A vida da família saída do interior para a capital em busca de melhores oportunidades não era fácil.

Aos 7 anos, James vendia picolé nas ruas de Manaus. Também vendeu açaí em tabuleiro enquanto auxiliava o pai em seu ofício na construção naval para ajudar a família a se manter.

Ser médico era algo que existia na seara dos sonhos infantis. Porém, James jamais pensou em ser dançarino.

O Furacão

Naquele 1º de maio de 1996, durante o programa de televisão, James tentou acompanhar as coreografias com os dançarinos de Tony Medeiros no palco.

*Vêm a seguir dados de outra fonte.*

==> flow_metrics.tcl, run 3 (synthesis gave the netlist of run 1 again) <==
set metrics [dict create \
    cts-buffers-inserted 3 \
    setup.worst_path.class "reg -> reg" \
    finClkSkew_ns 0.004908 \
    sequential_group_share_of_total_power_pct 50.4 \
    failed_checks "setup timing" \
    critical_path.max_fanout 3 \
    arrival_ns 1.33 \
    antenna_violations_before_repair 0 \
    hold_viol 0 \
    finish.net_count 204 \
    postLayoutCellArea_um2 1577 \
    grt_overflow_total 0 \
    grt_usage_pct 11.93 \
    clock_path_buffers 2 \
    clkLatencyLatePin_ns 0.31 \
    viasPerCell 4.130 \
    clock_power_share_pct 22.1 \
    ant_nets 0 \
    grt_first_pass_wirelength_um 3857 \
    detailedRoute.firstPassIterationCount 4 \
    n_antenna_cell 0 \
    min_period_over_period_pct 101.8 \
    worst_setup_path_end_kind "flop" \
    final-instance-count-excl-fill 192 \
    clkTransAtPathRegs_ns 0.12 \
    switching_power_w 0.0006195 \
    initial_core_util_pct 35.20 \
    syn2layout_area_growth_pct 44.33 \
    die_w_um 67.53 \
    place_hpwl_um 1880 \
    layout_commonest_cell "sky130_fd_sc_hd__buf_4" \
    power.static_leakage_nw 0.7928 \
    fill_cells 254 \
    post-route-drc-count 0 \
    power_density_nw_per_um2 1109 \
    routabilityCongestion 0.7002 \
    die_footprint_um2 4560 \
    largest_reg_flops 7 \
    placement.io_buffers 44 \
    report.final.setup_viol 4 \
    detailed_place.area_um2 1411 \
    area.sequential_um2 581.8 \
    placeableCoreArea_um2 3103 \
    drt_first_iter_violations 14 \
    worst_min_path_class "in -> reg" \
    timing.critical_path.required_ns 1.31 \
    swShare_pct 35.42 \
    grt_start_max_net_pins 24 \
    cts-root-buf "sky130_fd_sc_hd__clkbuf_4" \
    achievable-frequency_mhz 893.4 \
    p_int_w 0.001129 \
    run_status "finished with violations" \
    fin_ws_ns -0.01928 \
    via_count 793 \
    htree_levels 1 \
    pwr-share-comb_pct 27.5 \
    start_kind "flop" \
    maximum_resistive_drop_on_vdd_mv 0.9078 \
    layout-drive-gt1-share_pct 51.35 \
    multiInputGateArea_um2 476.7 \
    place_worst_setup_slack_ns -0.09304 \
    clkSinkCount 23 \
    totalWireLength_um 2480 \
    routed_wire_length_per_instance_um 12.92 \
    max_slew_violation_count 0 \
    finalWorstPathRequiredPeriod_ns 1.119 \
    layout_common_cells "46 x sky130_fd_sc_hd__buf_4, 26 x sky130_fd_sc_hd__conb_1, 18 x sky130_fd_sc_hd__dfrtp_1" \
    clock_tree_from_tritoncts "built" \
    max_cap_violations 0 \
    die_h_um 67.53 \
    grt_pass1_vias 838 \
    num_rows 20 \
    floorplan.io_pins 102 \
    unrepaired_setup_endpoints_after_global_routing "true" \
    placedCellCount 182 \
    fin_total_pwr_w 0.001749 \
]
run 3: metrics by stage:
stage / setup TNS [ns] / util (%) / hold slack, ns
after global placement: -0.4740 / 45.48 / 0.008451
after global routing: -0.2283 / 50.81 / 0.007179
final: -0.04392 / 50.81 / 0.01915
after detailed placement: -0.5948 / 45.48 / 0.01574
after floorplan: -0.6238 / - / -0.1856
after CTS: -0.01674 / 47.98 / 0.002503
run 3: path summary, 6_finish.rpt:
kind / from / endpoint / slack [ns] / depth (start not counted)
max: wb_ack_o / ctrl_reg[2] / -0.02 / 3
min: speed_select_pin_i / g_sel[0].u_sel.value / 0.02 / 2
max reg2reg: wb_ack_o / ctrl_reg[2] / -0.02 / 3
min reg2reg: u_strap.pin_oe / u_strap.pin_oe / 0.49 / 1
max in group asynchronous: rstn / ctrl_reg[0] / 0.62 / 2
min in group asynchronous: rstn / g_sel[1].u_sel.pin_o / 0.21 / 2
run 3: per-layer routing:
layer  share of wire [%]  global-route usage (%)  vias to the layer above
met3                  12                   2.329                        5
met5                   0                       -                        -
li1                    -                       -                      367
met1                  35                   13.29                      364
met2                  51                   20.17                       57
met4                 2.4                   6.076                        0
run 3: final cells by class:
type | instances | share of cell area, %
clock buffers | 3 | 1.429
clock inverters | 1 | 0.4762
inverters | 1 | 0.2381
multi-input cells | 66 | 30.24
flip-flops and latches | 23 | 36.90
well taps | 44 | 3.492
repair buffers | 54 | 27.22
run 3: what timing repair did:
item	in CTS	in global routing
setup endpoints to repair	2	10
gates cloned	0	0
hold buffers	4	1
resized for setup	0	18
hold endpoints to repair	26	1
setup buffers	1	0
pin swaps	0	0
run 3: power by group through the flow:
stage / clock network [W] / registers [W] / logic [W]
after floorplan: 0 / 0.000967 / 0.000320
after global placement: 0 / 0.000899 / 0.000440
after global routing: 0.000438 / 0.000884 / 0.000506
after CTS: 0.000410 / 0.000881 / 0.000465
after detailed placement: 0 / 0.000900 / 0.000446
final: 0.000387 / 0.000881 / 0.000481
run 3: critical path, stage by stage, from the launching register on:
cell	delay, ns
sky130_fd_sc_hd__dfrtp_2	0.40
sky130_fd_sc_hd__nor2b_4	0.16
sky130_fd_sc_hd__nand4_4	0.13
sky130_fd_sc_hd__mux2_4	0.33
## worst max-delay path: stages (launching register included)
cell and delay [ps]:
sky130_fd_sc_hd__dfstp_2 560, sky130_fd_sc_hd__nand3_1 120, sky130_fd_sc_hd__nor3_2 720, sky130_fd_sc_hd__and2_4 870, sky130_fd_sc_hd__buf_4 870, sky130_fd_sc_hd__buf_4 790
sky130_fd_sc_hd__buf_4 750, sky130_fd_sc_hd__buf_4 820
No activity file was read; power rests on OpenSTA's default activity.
==> src/rtl/ars_supervisor.v <==
// alarm, readiness and relay supervision of the condition evaluator
`timescale 1ns/100ps
`include "ars_consts.vh"
module ars_supervisor
#(
    parameter DW           = 12,
    parameter SW           = 16,
    parameter PW           = 16,
    parameter HOLD_CYC     = `ARS_RESET_HOLD_CYC,
    parameter SELFTEST_CYC = `ARS_SELFTEST_CYC,
    parameter QUAL_CYC     = 1000,
    parameter PRE_DIV      = 250000,
    parameter LVL_BASE     = 12'h200,
    parameter LVL_STEP     = 12'h080
)
(
    // clock and reset
    input  wire                 clk_in,
    input  wire                 rst_in,
    // pins: reset button, communication fault, sensor present, supply ok
    input  wire                 reset_button_in,
    input  wire                 comm_error_in,
    input  wire                 sensor_ok_in,
    input  wire                 supply_ok_in,
    // measurements from acquisition, one sample strobe
    input  wire                 sample_in,
    input  wire [DW-1:0]        thermo_a_in,
    input  wire [DW-1:0]        thermo_b_in,
    input  wire [DW-1:0]        rise_in,
    input  wire [SW-1:0]        speed_rpm_in,
    input  wire                 encoder_zero_in,
    input  wire                 shaft_forward_in,
    input  wire                 shaft_step_in,
    // configuration
    input  wire [2:0]           sens_level_in,
    input  wire [DW-1:0]        pre_level_in,
    input  wire [DW-1:0]        rise_limit_in,
    input  wire [SW-1:0]        min_speed_in,
    input  wire [SW-1:0]        overspeed_rpm_in,
    input  wire [15:0]          pre_holdoff_in,
    input  wire                 r1_pre_en_in,
    input  wire                 r1_ovs_en_in,
    input  wire                 r2_main_en_in,
    input  wire                 r2_pre_en_in,
    input  wire                 r2_ovs_en_in,
    // calibration menu
    input  wire                 cal_start_in,
    input  wire                 cal_exit_in,
    // remote command (never clears alarms)
    input  wire                 remote_clear_in,
    // relays and indicators
    output reg                  ready_led_out,
    output reg                  ready_relay_out,
    output reg                  relay1_out,
    output reg                  relay2_out,
    output reg                  main_alarm_out,
    output reg                  pre_alarm_out,
    output reg                  ovs_alarm_out,
    output reg  [`ARS_LOSS_CODE_W-1:0] err_code_out,
    // calibration result to nonvolatile store
    output reg                  cal_busy_out,
    output reg  [PW-1:0]        nv_offset_out,
    output reg                  nv_write_out,
    // logger stream
    output reg                  log_valid_out,
    output reg  [`ARS_EVT_W-1:0] log_tag_out,
    output reg  [DW-1:0]        log_data_out
);
    wire [3:0] pins_s;
    wire       btn_s    = pins_s[0];
    wire       comm_s   = pins_s[1];
    wire       sensor_s = pins_s[2];
    wire       supply_s = pins_s[3];
    wire       hold_done;

    ars_sync2 #(.W(4)) u_sync (
        .clk_in (clk_in),
        .rst_in (rst_in),
        .d_in   ({supply_ok_in, sensor_ok_in, comm_error_in,
                  reset_button_in}),
        .q_out  (pins_s)
    );

    // short presses restart the count
    ars_hold_timer #(.W(32), .LIMIT(HOLD_CYC)) u_hold (
        .clk_in   (clk_in),
        .rst_in   (rst_in),
        .level_in (btn_s),
        .done_out (hold_done)
    );

    // level 1..5 maps onto rising thresholds; out of range clamps
    function [DW-1:0] level_thresh;
        input [2:0] lvl;
        reg   [2:0] l;
        begin
            l = (lvl < `ARS_LEVEL_MIN) ? `ARS_LEVEL_MIN :
                (lvl > `ARS_LEVEL_MAX) ? `ARS_LEVEL_MAX : lvl;
            level_thresh = LVL_BASE + LVL_STEP * {{(DW-3){1'b0}}, l};
        end
    endfunction

    function [DW-1:0] max2;
        input [DW-1:0] a;
        input [DW-1:0] b;
        begin
            max2 = (a > b) ? a : b;
        end
    endfunction

    // self test period and ready state
    reg [31:0] st_cnt_r;
    reg        comm_lock_r;
    reg        ready_r;
    reg        ready_lost_evt_r;
    always @(posedge clk_in)
    begin
        if (rst_in)
        begin
            st_cnt_r         <= 32'h0;
            comm_lock_r      <= 1'b0;
            ready_r          <= 1'b0;
            ready_lost_evt_r <= 1'b0;
            err_code_out     <= {`ARS_LOSS_CODE_W{1'b0}};
        end
        else
        begin
            ready_lost_evt_r <= 1'b0;
            // only a restart removes a latched communication fault
            if (comm_s)
                comm_lock_r <= 1'b1;
            if (st_cnt_r == SELFTEST_CYC - 1)
            begin
                st_cnt_r <= 32'h0;
                if (comm_s || comm_lock_r || !sensor_s || !supply_s)
                begin
                    ready_r <= 1'b0;
                    if (ready_r)
                        ready_lost_evt_r <= 1'b1;
                    err_code_out <= (comm_s || comm_lock_r) ?
                                    `ARS_ERR_COMM :
                                    (!sensor_s ? `ARS_ERR_SENSOR :
                                     `ARS_ERR_OTHER);
                end
                else
                begin
                    ready_r      <= 1'b1;
                    err_code_out <= {`ARS_LOSS_CODE_W{1'b0}};
                end
            end
            else
                st_cnt_r <= st_cnt_r + 32'h1; // periodic
        end
    end

    // evaluation runs on each sample strobe while a sensor is present
    wire [DW-1:0] peak     = max2(thermo_a_in, thermo_b_in);
    wire          eval_ok  = sample_in && sensor_s;
    wire          main_cnd = peak > level_thresh(sens_level_in)
                             && rise_in > rise_limit_in
                             && speed_rpm_in > min_speed_in;
    wire          pre_cnd  = peak > pre_level_in;
    wire          ovs_cnd  = speed_rpm_in > overspeed_rpm_in;

    reg [31:0] qual_r;
    reg [31:0] pre_div_r;
    reg [15:0] pre_idle_r;
    reg        main_r;
    reg        pre_r;
    reg        ovs_r;
    reg        main_set_evt_r;
    reg        pre_set_evt_r;
    reg        ovs_set_evt_r;
    reg        clr_evt_r;
    always @(posedge clk_in)
    begin
        if (rst_in)
        begin
            qual_r         <= 32'h0;
            pre_div_r      <= 32'h0;
            pre_idle_r     <= 16'h0;
            main_r         <= 1'b0;
            pre_r          <= 1'b0;
            ovs_r          <= 1'b0;
            main_set_evt_r <= 1'b0;
            pre_set_evt_r  <= 1'b0;
            ovs_set_evt_r  <= 1'b0;
            clr_evt_r      <= 1'b0;
        end
        else
        begin
            main_set_evt_r <= 1'b0;
            pre_set_evt_r  <= 1'b0;
            ovs_set_evt_r  <= 1'b0;
            clr_evt_r      <= 1'b0;
            if (eval_ok)
            begin
                if (main_cnd && ready_r)
                begin
                    if (qual_r != QUAL_CYC)
                        qual_r <= qual_r + 32'h1;
                end
                else
                    qual_r <= 32'h0;
            end
            // a set in the same cycle as a clear wins; remote clear blocks the button clear
            if (hold_done && !remote_clear_in)
            begin
                main_r    <= 1'b0;
                ovs_r     <= 1'b0;
                clr_evt_r <= main_r | ovs_r;
            end
            if (eval_ok && ready_r && main_cnd && qual_r == QUAL_CYC)
            begin
                main_r         <= 1'b1;
                main_set_evt_r <= !main_r;
            end
            if (eval_ok && ovs_cnd)
            begin
                ovs_r         <= 1'b1;
                ovs_set_evt_r <= !ovs_r;
            end
            // pre-alarm hold-off counts in coarse ticks
            if (eval_ok && pre_cnd)
            begin
                pre_r         <= 1'b1;
                pre_set_evt_r <= !pre_r;
                pre_idle_r    <= 16'h0;
                pre_div_r     <= 32'h0;
            end
            else if (pre_r)
            begin
                if (pre_div_r == PRE_DIV - 1)
                begin
                    pre_div_r <= 32'h0;
                    if (pre_idle_r >= pre_holdoff_in)
                        pre_r <= 1'b0;
                    else
                        pre_idle_r <= pre_idle_r + 16'h1;
                end
                else
                    pre_div_r <= pre_div_r + 32'h1;
            end
        end
    end

    // encoder offset search: count steps forward to the zero mark
    reg          cal_run_r;
    reg          cal_found_r;
    reg [PW-1:0] cal_cnt_r;
    always @(posedge clk_in)
    begin
        if (rst_in)
        begin
            cal_run_r     <= 1'b0;
            cal_found_r   <= 1'b0;
            cal_cnt_r     <= {PW{1'b0}};
            nv_offset_out <= {PW{1'b0}};
            nv_write_out  <= 1'b0;
            cal_busy_out  <= 1'b0;
        end
        else
        begin
            nv_write_out <= 1'b0;
            if (cal_start_in && !cal_run_r)
            begin
                cal_run_r   <= 1'b1;
                cal_found_r <= 1'b0;
                cal_cnt_r   <= {PW{1'b0}};
            end
            else if (cal_run_r && shaft_step_in && shaft_forward_in)
            begin
                // operator positioned shaft at firing_dead_centre
                if (encoder_zero_in)
                begin
                    cal_run_r   <= 1'b0;
                    cal_found_r <= 1'b1;
                end
                else
                    cal_cnt_r <= cal_cnt_r + {{(PW-1){1'b0}}, 1'b1};
            end
            if (cal_exit_in && cal_found_r && !cal_run_r)
            begin
                nv_offset_out <= cal_cnt_r;
                nv_write_out  <= 1'b1;
                cal_found_r   <= 1'b0;
            end
            cal_busy_out <= cal_run_r;
        end
    end

    // outputs and logger stream; events take precedence over samples
    always @(posedge clk_in)
    begin
        if (rst_in)
        begin
            ready_led_out   <= 1'b0;
            ready_relay_out <= 1'b0;
            relay1_out      <= 1'b0;
            relay2_out      <= 1'b0;
            main_alarm_out  <= 1'b0;
            pre_alarm_out   <= 1'b0;
            ovs_alarm_out   <= 1'b0;
            log_valid_out   <= 1'b0;
            log_tag_out     <= {`ARS_EVT_W{1'b0}};
            log_data_out    <= {DW{1'b0}};
        end
        else
        begin
            ready_led_out   <= ready_r;
            ready_relay_out <= ready_r;
            main_alarm_out  <= main_r;
            pre_alarm_out   <= pre_r;
            ovs_alarm_out   <= ovs_r;
            relay1_out      <= main_r | (r1_pre_en_in & pre_r)
                               | (r1_ovs_en_in & ovs_r);
            relay2_out      <= (r2_main_en_in & main_r)
                               | (r2_pre_en_in & pre_r)
                               | (r2_ovs_en_in & ovs_r);
            log_valid_out   <= 1'b1;
            if (ready_lost_evt_r)
            begin
                log_tag_out  <= {`ARS_EVT_READY_LOST, 4'h0};
                log_data_out <= {{(DW-`ARS_LOSS_CODE_W){1'b0}},
                                 err_code_out};
            end
            else if (main_set_evt_r)
            begin
                log_tag_out  <= {`ARS_EVT_MAIN, 4'h0};
                log_data_out <= peak;
            end
            else if (ovs_set_evt_r)
            begin
                log_tag_out  <= {`ARS_EVT_OVSPD, 4'h0};
                log_data_out <= speed_rpm_in[DW-1:0];
            end
            else if (pre_set_evt_r)
            begin
                log_tag_out  <= {`ARS_EVT_PRE, 4'h0};
                log_data_out <= peak;
            end
            else if (clr_evt_r)
            begin
                log_tag_out  <= {`ARS_EVT_CLEARED, 4'h0};
                log_data_out <= {DW{1'b0}};
            end
            else if (nv_write_out)
            begin
                log_tag_out  <= {`ARS_EVT_OFFSET, 4'h0};
                log_data_out <= nv_offset_out[DW-1:0];
            end
            else if (sample_in)
            begin
                log_tag_out  <= 8'h00; // plain measurement
                log_data_out <= peak;
            end
            else
                log_valid_out <= 1'b0;
        end
    end
endmodule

Ao assumir o palco, Klinger Araújo disse ao microfone, olhando para James: “Tô de olho em ti”.

No final do programa, Klinger, conhecido como o “Furacão do Boi”, convidou James para dançar em sua banda.

“Eu não sabia nem o que pensar. Mas, fui”.

Na sexta-feira seguinte, o dançarino foi à casa de Klinger imaginando que iria ensaiar com a banda. Mas, seguiu-se um diálogo mais ou menos assim:

_ “Vamos! Pega uma roupa pra ti!”

_ “Vamos pra onde?”

_ “Pro show!”

_ “Mas, eu não sei dançar, eu não ensaiei”

_ “Te vira!”.

E naquela noite, a trupe do Furacão fez três shows.

O último deles foi a primeira edição do “Vamos brincar de boi”, no Studio 5, o primeiro grande evento de boi-bumbá de muitos que se seguiram.

“Aquilo pra mim era muito novo. Me senti fora do meu ambiente porque era algo diferente. Não tinha sentido aquilo do mundo da arte, do público. Estava lotado. Dali pra frente minha vida mudou”, afirmou James.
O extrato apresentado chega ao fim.